» Problem requirements
Look through the records below and copy each line that includes the word "step".

» Stored items

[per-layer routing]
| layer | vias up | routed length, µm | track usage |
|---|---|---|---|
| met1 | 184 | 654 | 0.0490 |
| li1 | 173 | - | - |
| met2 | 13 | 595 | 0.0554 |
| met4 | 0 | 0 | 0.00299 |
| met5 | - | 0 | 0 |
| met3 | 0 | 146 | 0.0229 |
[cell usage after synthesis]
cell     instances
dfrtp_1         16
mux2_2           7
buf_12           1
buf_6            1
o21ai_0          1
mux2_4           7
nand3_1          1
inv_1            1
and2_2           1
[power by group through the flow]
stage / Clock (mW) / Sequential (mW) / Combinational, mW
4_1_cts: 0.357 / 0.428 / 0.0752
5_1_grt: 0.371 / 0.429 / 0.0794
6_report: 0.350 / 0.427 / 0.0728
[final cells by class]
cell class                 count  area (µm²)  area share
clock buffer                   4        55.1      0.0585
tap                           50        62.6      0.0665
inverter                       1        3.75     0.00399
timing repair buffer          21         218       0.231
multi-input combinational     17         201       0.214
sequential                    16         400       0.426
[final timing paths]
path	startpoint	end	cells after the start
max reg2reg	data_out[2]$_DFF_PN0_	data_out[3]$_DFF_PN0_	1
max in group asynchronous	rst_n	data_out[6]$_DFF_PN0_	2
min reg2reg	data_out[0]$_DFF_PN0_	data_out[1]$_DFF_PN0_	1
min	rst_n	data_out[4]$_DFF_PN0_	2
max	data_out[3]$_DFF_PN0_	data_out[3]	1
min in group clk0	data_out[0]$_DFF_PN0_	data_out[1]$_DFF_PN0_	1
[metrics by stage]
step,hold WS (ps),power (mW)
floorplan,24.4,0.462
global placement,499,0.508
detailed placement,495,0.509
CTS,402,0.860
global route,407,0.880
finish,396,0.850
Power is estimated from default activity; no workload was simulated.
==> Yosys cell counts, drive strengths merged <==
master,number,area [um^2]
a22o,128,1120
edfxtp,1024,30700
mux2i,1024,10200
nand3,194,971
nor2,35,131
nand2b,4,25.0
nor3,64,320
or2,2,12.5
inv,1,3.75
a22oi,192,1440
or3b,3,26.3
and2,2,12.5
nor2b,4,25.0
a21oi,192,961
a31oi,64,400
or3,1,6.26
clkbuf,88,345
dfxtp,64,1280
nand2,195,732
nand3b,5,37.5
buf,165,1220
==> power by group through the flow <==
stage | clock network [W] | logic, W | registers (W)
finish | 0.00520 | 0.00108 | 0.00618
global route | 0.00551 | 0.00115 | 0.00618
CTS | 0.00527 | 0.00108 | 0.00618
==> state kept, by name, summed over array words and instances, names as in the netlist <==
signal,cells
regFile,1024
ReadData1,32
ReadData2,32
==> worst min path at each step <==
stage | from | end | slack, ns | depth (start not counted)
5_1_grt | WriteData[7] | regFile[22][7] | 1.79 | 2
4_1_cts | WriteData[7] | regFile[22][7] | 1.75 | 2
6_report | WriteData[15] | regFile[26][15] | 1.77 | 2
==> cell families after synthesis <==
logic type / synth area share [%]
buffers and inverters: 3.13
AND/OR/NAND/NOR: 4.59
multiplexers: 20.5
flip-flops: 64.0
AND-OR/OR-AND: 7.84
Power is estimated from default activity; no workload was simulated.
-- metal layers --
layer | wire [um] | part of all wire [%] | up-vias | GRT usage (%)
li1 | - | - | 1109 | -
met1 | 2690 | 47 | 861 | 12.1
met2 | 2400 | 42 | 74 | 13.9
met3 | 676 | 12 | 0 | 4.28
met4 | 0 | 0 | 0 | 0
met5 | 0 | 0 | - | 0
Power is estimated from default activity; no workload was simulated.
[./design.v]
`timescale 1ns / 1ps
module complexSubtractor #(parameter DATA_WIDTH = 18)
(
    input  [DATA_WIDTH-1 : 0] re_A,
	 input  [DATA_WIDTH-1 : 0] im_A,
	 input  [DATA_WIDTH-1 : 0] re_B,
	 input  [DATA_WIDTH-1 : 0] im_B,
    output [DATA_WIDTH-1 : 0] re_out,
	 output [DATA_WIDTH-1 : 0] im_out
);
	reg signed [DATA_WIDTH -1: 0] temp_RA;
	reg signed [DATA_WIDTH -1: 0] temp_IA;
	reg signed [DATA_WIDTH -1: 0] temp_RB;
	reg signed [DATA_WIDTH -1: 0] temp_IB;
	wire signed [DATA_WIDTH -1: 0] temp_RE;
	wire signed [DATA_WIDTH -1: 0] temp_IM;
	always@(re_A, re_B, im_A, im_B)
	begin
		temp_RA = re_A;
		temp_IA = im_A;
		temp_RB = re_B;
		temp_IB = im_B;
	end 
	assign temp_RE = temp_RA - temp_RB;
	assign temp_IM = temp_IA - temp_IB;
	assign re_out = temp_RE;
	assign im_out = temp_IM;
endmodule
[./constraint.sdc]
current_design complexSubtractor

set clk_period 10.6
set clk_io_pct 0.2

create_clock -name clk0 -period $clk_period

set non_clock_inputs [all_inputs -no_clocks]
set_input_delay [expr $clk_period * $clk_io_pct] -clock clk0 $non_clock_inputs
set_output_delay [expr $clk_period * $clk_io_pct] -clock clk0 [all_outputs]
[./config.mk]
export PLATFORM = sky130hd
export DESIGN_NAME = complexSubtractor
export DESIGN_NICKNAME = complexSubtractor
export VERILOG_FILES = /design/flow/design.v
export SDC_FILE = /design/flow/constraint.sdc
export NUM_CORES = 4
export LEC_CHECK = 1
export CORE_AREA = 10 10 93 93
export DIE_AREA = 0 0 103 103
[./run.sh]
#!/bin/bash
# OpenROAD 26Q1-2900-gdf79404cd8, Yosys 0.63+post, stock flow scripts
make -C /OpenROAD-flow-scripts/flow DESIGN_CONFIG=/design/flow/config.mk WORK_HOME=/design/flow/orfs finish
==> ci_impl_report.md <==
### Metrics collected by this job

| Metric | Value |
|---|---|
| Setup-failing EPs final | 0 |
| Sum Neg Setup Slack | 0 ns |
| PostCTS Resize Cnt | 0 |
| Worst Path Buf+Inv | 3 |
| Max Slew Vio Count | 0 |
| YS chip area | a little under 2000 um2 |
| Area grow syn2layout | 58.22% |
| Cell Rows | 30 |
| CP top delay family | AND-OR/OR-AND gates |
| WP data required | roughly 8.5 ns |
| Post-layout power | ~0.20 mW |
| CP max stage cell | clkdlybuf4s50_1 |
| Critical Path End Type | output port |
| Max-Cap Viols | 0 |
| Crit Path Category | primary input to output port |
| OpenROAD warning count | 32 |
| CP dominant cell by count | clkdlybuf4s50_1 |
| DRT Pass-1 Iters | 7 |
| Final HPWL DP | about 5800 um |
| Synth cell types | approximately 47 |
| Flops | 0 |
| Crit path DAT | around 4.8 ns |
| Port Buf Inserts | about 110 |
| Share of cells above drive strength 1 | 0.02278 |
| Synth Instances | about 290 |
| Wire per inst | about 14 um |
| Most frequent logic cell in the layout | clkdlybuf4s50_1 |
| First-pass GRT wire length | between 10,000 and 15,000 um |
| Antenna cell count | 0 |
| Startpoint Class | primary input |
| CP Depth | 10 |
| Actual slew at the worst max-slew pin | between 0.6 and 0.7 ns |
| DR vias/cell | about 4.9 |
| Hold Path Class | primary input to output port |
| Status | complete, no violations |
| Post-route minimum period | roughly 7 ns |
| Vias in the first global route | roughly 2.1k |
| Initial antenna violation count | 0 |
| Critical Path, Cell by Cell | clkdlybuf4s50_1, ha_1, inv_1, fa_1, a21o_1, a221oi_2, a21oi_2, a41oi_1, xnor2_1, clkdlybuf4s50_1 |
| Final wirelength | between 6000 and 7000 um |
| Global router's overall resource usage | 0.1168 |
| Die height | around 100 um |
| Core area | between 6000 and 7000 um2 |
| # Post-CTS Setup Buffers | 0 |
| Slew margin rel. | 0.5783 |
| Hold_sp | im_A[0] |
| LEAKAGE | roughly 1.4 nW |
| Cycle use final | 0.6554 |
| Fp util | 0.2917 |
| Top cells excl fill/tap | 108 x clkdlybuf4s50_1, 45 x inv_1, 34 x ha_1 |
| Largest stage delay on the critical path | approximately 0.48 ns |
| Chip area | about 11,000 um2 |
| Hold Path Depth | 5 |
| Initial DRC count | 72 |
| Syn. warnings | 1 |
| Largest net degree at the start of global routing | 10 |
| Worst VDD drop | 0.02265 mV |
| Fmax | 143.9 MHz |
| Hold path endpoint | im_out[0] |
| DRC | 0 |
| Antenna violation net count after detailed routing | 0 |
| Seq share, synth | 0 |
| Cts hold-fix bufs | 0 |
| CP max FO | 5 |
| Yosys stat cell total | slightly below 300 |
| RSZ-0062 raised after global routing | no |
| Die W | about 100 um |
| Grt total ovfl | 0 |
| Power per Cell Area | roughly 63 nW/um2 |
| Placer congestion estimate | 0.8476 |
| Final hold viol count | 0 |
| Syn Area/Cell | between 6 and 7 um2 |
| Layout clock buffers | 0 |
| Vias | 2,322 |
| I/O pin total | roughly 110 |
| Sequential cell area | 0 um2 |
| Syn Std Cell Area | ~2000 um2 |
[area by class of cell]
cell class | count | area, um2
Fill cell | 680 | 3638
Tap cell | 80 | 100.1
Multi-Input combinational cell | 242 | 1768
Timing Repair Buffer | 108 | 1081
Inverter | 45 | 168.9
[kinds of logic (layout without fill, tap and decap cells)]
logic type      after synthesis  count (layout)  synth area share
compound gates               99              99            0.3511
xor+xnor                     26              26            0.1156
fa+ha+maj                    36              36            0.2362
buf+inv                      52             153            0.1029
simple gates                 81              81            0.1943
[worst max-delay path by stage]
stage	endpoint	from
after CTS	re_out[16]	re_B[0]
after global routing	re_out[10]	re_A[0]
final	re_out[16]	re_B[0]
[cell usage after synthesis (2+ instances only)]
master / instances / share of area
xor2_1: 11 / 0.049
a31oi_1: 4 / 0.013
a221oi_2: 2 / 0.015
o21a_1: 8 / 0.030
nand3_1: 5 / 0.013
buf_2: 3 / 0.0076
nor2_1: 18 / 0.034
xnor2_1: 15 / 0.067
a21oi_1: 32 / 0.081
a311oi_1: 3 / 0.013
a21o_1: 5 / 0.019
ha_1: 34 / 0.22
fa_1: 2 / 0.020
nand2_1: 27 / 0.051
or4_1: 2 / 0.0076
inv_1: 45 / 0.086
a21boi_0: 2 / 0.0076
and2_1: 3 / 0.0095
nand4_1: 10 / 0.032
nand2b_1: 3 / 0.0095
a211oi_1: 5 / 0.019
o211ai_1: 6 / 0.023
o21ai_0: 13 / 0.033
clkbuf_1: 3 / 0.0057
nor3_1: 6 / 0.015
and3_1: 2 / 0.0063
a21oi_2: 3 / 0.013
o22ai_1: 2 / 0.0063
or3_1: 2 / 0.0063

...

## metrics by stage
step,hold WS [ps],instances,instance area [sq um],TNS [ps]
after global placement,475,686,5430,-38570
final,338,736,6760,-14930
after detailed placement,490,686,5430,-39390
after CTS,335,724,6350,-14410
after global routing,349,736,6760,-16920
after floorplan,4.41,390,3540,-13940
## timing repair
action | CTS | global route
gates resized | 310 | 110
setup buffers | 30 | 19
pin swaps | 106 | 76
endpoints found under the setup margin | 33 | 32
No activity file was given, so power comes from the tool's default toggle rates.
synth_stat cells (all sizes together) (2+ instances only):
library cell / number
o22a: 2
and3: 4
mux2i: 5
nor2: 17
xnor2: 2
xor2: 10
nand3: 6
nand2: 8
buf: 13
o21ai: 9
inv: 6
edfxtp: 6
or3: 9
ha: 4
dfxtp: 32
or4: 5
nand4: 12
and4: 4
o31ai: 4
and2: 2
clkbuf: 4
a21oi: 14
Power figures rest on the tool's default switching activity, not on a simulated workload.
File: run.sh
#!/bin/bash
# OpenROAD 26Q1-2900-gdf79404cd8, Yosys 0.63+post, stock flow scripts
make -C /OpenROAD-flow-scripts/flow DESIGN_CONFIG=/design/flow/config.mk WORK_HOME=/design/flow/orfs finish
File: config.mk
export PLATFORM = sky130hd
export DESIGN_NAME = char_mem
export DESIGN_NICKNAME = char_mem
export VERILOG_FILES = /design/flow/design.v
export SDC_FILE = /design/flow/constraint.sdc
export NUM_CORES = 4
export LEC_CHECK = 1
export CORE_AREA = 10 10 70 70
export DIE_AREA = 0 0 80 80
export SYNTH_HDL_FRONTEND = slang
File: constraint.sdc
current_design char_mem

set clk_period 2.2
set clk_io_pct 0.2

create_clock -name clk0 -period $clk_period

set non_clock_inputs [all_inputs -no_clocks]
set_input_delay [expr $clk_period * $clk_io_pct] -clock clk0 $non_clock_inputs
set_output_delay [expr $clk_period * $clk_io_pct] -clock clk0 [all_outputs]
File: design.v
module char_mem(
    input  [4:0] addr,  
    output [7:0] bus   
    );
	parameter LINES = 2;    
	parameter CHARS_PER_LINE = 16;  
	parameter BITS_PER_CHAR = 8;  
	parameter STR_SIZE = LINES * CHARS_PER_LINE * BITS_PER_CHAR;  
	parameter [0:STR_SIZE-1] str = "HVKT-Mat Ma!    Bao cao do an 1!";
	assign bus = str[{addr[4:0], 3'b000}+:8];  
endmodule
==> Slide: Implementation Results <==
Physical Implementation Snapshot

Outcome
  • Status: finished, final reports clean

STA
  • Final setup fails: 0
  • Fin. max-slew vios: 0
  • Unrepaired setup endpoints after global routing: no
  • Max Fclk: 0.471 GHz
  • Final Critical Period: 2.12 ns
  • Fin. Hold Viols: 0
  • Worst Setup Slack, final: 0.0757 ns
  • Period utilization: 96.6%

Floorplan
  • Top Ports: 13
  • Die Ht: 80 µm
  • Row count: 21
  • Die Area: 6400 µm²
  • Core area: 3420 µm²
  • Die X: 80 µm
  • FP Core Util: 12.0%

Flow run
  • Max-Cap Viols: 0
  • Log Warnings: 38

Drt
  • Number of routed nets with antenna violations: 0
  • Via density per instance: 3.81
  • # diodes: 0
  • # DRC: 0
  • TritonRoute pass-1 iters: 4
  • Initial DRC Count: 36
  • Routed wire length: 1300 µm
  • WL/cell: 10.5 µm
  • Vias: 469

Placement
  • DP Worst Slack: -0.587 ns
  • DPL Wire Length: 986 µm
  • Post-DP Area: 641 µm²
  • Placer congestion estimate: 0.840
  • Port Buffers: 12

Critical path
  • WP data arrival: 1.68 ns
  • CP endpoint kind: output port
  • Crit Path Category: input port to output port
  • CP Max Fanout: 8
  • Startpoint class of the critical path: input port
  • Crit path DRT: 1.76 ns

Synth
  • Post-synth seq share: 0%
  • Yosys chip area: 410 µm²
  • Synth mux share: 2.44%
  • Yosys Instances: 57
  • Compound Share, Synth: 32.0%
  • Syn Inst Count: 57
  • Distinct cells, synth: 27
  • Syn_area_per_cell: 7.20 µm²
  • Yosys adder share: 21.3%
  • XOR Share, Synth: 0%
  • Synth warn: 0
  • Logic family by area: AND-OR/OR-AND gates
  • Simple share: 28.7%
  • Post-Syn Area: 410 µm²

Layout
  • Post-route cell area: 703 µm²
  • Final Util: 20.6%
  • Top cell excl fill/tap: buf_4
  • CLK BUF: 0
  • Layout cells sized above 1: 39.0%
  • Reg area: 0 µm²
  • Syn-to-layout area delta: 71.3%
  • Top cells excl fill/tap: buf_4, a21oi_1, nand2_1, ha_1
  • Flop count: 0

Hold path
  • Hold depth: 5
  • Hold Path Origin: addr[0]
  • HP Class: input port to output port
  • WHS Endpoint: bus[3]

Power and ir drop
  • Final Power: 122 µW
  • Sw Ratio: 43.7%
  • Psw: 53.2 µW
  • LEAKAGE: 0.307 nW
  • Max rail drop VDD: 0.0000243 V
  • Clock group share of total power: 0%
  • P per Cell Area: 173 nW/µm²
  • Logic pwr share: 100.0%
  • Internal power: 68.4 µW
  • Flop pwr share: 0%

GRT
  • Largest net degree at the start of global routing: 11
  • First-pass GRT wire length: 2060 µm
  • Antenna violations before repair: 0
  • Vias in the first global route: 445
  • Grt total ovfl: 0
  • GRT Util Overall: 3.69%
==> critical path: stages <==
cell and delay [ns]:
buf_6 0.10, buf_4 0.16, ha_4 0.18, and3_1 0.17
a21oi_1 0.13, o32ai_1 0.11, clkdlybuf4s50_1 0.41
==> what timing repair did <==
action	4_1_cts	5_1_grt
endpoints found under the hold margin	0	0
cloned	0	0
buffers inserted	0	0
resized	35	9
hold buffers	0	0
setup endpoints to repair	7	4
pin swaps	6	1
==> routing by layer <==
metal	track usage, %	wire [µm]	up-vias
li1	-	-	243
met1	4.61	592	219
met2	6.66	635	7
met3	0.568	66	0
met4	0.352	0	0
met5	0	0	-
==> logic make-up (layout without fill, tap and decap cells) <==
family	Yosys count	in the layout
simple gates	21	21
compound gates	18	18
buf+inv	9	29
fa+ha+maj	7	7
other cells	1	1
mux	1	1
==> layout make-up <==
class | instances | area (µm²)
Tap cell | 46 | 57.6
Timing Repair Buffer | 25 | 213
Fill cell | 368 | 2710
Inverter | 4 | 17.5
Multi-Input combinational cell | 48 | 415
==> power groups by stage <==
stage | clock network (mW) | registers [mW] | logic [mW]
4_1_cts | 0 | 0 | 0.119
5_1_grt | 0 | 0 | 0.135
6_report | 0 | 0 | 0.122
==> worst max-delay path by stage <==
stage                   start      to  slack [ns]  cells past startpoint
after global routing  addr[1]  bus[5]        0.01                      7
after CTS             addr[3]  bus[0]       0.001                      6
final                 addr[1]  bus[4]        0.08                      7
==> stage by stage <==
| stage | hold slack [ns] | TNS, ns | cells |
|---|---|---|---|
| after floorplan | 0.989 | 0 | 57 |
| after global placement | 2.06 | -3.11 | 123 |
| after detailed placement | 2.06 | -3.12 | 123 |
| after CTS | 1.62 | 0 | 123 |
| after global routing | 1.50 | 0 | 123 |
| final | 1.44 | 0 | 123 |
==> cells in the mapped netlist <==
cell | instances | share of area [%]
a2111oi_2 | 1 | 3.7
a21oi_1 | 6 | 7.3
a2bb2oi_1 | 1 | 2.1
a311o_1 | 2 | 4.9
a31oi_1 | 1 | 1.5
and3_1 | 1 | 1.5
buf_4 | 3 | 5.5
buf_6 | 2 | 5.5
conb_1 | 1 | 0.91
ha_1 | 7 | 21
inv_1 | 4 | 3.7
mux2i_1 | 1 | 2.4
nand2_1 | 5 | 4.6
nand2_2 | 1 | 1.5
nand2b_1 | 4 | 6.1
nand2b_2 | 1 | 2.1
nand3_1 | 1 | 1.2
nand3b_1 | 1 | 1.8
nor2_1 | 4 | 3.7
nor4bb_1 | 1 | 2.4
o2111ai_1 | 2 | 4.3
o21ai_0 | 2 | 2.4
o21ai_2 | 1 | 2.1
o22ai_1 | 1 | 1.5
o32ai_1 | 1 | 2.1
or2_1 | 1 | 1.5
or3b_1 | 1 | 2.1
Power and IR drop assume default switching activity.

» Solved problem
step,hold WS (ps),power (mW)
==> worst min path at each step <==
step,hold WS [ps],instances,instance area [sq um],TNS [ps]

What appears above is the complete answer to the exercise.